Leitlinien für den Umgang mit Zwangsmaßnahmen
Vorbemerkung
Schwere psychische Störungen führen gelegentlich zu einem Kontrollverlust im Handeln der betroffenen Menschen. So kann es zu krankheitsbedingten Verhaltensweisen kommen, die sowohl für den Betroffenen als auch für andere Menschen eine Gefahr darstellen. Für diesen Fall der Selbst- oder Fremdgefährdung infolge einer psychischen Erkrankung sehen die bestehenden Gesetze vor, dass eine Behandlung vorübergehend auch gegen den Willen des Betroffenen erfolgen kann und muss.

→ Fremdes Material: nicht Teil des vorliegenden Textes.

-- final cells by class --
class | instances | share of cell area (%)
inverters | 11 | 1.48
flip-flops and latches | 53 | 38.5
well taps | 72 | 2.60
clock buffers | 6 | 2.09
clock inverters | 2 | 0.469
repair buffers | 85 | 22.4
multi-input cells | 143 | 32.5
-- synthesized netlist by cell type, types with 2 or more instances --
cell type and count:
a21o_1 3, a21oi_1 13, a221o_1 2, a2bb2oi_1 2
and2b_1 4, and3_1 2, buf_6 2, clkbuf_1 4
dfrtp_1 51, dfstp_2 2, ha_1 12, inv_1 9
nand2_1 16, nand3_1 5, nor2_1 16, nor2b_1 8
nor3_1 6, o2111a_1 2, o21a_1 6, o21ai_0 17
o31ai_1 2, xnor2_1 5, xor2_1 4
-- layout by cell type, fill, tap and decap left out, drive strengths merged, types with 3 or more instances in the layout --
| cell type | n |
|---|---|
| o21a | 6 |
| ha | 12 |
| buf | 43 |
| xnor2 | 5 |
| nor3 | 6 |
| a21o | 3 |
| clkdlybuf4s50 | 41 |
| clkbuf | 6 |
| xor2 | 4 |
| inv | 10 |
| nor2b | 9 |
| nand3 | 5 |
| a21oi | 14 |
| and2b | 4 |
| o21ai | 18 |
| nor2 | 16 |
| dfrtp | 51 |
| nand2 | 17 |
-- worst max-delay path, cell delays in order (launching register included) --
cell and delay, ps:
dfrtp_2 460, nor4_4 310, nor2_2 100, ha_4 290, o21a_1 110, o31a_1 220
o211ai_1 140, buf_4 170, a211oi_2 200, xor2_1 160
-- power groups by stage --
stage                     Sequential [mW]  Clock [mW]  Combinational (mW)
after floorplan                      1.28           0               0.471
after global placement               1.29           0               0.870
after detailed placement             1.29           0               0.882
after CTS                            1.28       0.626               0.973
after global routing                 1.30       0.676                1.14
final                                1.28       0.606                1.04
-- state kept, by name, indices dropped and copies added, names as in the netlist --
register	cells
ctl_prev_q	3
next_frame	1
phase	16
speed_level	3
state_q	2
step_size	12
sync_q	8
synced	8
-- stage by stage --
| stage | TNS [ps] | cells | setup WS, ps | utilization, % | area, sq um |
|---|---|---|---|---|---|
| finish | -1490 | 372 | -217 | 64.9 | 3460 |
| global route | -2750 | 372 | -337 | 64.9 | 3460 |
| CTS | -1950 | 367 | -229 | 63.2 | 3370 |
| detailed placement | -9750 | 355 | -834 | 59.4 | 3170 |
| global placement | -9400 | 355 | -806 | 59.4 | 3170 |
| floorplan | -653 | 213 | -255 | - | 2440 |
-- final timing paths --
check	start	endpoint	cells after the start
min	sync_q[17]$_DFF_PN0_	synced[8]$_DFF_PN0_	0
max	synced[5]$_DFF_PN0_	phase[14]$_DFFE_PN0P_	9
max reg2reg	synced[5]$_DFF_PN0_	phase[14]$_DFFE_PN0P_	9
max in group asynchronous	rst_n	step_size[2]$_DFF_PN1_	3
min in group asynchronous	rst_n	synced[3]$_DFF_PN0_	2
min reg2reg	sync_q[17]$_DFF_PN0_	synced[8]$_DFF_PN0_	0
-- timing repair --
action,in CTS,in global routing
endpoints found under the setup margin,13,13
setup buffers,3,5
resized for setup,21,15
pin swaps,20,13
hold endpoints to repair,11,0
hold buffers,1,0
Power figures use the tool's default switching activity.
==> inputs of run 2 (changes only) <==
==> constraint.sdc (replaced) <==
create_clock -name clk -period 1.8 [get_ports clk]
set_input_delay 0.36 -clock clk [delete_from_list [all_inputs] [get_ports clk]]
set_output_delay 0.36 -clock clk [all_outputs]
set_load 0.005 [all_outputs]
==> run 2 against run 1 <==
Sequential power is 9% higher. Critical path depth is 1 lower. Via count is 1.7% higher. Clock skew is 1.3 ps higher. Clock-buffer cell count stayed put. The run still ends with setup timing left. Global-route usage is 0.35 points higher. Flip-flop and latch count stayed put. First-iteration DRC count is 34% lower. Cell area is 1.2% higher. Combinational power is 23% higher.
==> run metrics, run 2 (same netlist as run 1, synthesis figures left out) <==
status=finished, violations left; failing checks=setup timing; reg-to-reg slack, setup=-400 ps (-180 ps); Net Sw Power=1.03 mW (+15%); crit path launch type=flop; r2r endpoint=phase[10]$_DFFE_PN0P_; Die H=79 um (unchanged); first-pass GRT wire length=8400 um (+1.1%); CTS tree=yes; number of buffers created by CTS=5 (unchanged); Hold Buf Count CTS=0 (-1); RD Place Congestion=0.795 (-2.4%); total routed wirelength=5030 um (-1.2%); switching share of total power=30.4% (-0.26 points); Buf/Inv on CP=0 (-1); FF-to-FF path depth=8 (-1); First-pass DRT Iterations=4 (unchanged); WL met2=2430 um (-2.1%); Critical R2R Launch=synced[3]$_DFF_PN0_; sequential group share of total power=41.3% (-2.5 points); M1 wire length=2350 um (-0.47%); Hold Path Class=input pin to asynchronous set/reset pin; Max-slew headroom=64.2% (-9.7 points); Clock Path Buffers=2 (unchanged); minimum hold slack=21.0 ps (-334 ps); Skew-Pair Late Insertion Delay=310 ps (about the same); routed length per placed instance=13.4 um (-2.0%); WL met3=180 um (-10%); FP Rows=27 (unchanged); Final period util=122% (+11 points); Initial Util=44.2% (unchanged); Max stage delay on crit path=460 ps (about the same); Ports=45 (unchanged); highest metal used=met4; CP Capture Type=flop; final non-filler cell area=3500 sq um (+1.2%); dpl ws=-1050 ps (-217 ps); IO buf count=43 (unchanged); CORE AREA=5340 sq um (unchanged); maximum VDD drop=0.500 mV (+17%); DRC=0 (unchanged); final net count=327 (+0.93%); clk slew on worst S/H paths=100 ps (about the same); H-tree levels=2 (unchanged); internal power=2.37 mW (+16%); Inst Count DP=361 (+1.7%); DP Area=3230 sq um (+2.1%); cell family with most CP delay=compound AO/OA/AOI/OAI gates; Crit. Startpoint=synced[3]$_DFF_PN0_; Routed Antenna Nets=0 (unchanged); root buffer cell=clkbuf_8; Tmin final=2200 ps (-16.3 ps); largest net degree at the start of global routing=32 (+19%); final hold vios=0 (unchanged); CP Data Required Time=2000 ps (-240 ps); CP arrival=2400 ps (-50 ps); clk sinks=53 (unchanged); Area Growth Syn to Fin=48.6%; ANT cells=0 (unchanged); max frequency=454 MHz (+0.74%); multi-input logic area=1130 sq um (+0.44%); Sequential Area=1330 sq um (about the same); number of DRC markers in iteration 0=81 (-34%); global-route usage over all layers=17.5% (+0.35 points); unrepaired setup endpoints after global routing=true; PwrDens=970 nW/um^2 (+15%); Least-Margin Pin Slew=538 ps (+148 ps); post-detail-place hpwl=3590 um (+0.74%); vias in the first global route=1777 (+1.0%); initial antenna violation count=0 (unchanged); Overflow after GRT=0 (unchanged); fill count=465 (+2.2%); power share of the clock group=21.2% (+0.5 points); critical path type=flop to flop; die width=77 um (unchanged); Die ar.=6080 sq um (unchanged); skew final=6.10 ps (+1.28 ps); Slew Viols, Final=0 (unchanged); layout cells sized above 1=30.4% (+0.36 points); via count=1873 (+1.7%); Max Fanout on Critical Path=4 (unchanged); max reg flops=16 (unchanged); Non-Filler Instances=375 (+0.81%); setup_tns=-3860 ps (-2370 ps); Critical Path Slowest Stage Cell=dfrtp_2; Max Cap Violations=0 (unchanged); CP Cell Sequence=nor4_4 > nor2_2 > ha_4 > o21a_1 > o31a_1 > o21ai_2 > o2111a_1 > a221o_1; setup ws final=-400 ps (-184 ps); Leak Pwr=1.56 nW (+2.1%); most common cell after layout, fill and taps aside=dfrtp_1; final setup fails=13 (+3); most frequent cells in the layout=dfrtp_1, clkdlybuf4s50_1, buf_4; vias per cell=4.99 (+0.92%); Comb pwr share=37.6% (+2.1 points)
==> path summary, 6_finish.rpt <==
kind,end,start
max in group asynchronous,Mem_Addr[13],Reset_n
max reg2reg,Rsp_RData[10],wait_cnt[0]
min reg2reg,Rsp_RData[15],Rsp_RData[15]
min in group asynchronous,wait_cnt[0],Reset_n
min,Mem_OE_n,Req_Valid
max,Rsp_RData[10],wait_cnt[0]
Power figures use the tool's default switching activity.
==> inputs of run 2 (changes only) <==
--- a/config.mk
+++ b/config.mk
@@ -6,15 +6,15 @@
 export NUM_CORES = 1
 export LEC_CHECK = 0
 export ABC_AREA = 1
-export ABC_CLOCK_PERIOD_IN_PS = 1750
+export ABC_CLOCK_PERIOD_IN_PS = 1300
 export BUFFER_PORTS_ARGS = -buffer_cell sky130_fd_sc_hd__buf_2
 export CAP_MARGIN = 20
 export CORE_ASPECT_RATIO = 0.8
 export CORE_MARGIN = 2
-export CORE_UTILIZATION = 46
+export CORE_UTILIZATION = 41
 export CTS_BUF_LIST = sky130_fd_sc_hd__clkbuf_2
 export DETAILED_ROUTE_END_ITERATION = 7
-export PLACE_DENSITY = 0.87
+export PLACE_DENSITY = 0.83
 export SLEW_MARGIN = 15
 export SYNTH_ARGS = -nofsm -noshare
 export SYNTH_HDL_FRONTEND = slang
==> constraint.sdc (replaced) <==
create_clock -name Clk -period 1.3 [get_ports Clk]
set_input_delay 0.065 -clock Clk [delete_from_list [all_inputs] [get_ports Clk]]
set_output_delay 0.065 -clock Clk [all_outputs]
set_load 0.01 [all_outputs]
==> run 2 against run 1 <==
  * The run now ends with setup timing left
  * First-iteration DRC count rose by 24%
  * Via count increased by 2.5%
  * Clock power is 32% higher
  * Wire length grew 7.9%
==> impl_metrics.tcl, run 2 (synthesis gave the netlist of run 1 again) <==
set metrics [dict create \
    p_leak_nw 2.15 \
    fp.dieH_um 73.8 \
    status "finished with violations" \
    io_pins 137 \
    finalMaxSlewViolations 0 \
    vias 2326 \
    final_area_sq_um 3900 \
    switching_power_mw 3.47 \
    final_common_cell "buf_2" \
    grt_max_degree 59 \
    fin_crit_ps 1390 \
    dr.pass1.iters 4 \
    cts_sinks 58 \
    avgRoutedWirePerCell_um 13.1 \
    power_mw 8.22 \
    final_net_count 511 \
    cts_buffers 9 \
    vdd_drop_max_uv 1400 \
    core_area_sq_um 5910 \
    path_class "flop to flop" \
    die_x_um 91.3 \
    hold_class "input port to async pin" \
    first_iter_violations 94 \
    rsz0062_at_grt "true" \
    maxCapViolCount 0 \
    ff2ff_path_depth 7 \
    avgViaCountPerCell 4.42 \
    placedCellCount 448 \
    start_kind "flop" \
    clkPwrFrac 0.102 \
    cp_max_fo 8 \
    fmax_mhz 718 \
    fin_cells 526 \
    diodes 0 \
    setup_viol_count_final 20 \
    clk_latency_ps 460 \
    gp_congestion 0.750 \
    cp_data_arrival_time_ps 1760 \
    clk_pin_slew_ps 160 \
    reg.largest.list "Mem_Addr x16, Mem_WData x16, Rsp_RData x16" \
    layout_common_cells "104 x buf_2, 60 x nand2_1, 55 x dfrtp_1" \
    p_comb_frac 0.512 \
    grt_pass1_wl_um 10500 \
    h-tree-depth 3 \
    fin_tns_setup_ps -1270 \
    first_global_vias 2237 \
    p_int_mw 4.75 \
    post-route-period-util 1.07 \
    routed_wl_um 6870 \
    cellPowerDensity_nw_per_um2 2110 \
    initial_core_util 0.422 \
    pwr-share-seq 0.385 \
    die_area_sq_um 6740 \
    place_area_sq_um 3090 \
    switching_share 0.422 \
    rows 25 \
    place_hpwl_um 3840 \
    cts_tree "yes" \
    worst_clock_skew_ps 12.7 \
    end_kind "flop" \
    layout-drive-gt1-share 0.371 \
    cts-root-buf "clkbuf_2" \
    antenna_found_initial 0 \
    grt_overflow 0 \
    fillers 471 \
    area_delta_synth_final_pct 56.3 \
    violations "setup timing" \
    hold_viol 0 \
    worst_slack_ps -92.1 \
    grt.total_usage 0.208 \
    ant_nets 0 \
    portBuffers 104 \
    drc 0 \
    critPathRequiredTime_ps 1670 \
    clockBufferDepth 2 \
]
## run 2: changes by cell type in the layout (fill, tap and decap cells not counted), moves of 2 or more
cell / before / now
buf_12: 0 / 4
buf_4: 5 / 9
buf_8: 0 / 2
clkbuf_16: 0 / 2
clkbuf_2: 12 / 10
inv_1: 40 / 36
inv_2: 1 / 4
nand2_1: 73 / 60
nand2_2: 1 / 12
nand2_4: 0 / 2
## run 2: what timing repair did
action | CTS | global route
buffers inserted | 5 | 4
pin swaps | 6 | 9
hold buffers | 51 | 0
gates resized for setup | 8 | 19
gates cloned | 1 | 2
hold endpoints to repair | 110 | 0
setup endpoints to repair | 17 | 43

Die psychiatrische Klinik ist verpflichtet, diese Behandlung durchzuführen und sowohl die erkrankte Person als auch eventuell gefährdete Mitmenschen vor Schaden zu bewahren. Wenn andere Möglichkeiten nicht ausreichen, dürfen dabei im Einzelfall auch Zwangsmaßnahmen eingesetzt werden. Dies darf keinesfalls willkürlich geschehen, sondern ausschließlich im Rahmen der gesetzlichen Bestimmungen, wie sie im Landesgesetz für psychisch kranke Personen des Landes Rheinland Pfalz vom 17. 11. 1995 (PsychKG) und im Betreuungsgesetz (BetrG) enthalten sind. Zwangsmaßnahmen im Rahmen von Unterbringungen nach dem Strafgesetzbuch (StGB) oder der Strafprozessordnung (StPO) sind nicht Gegenstand dieser Leitlinien.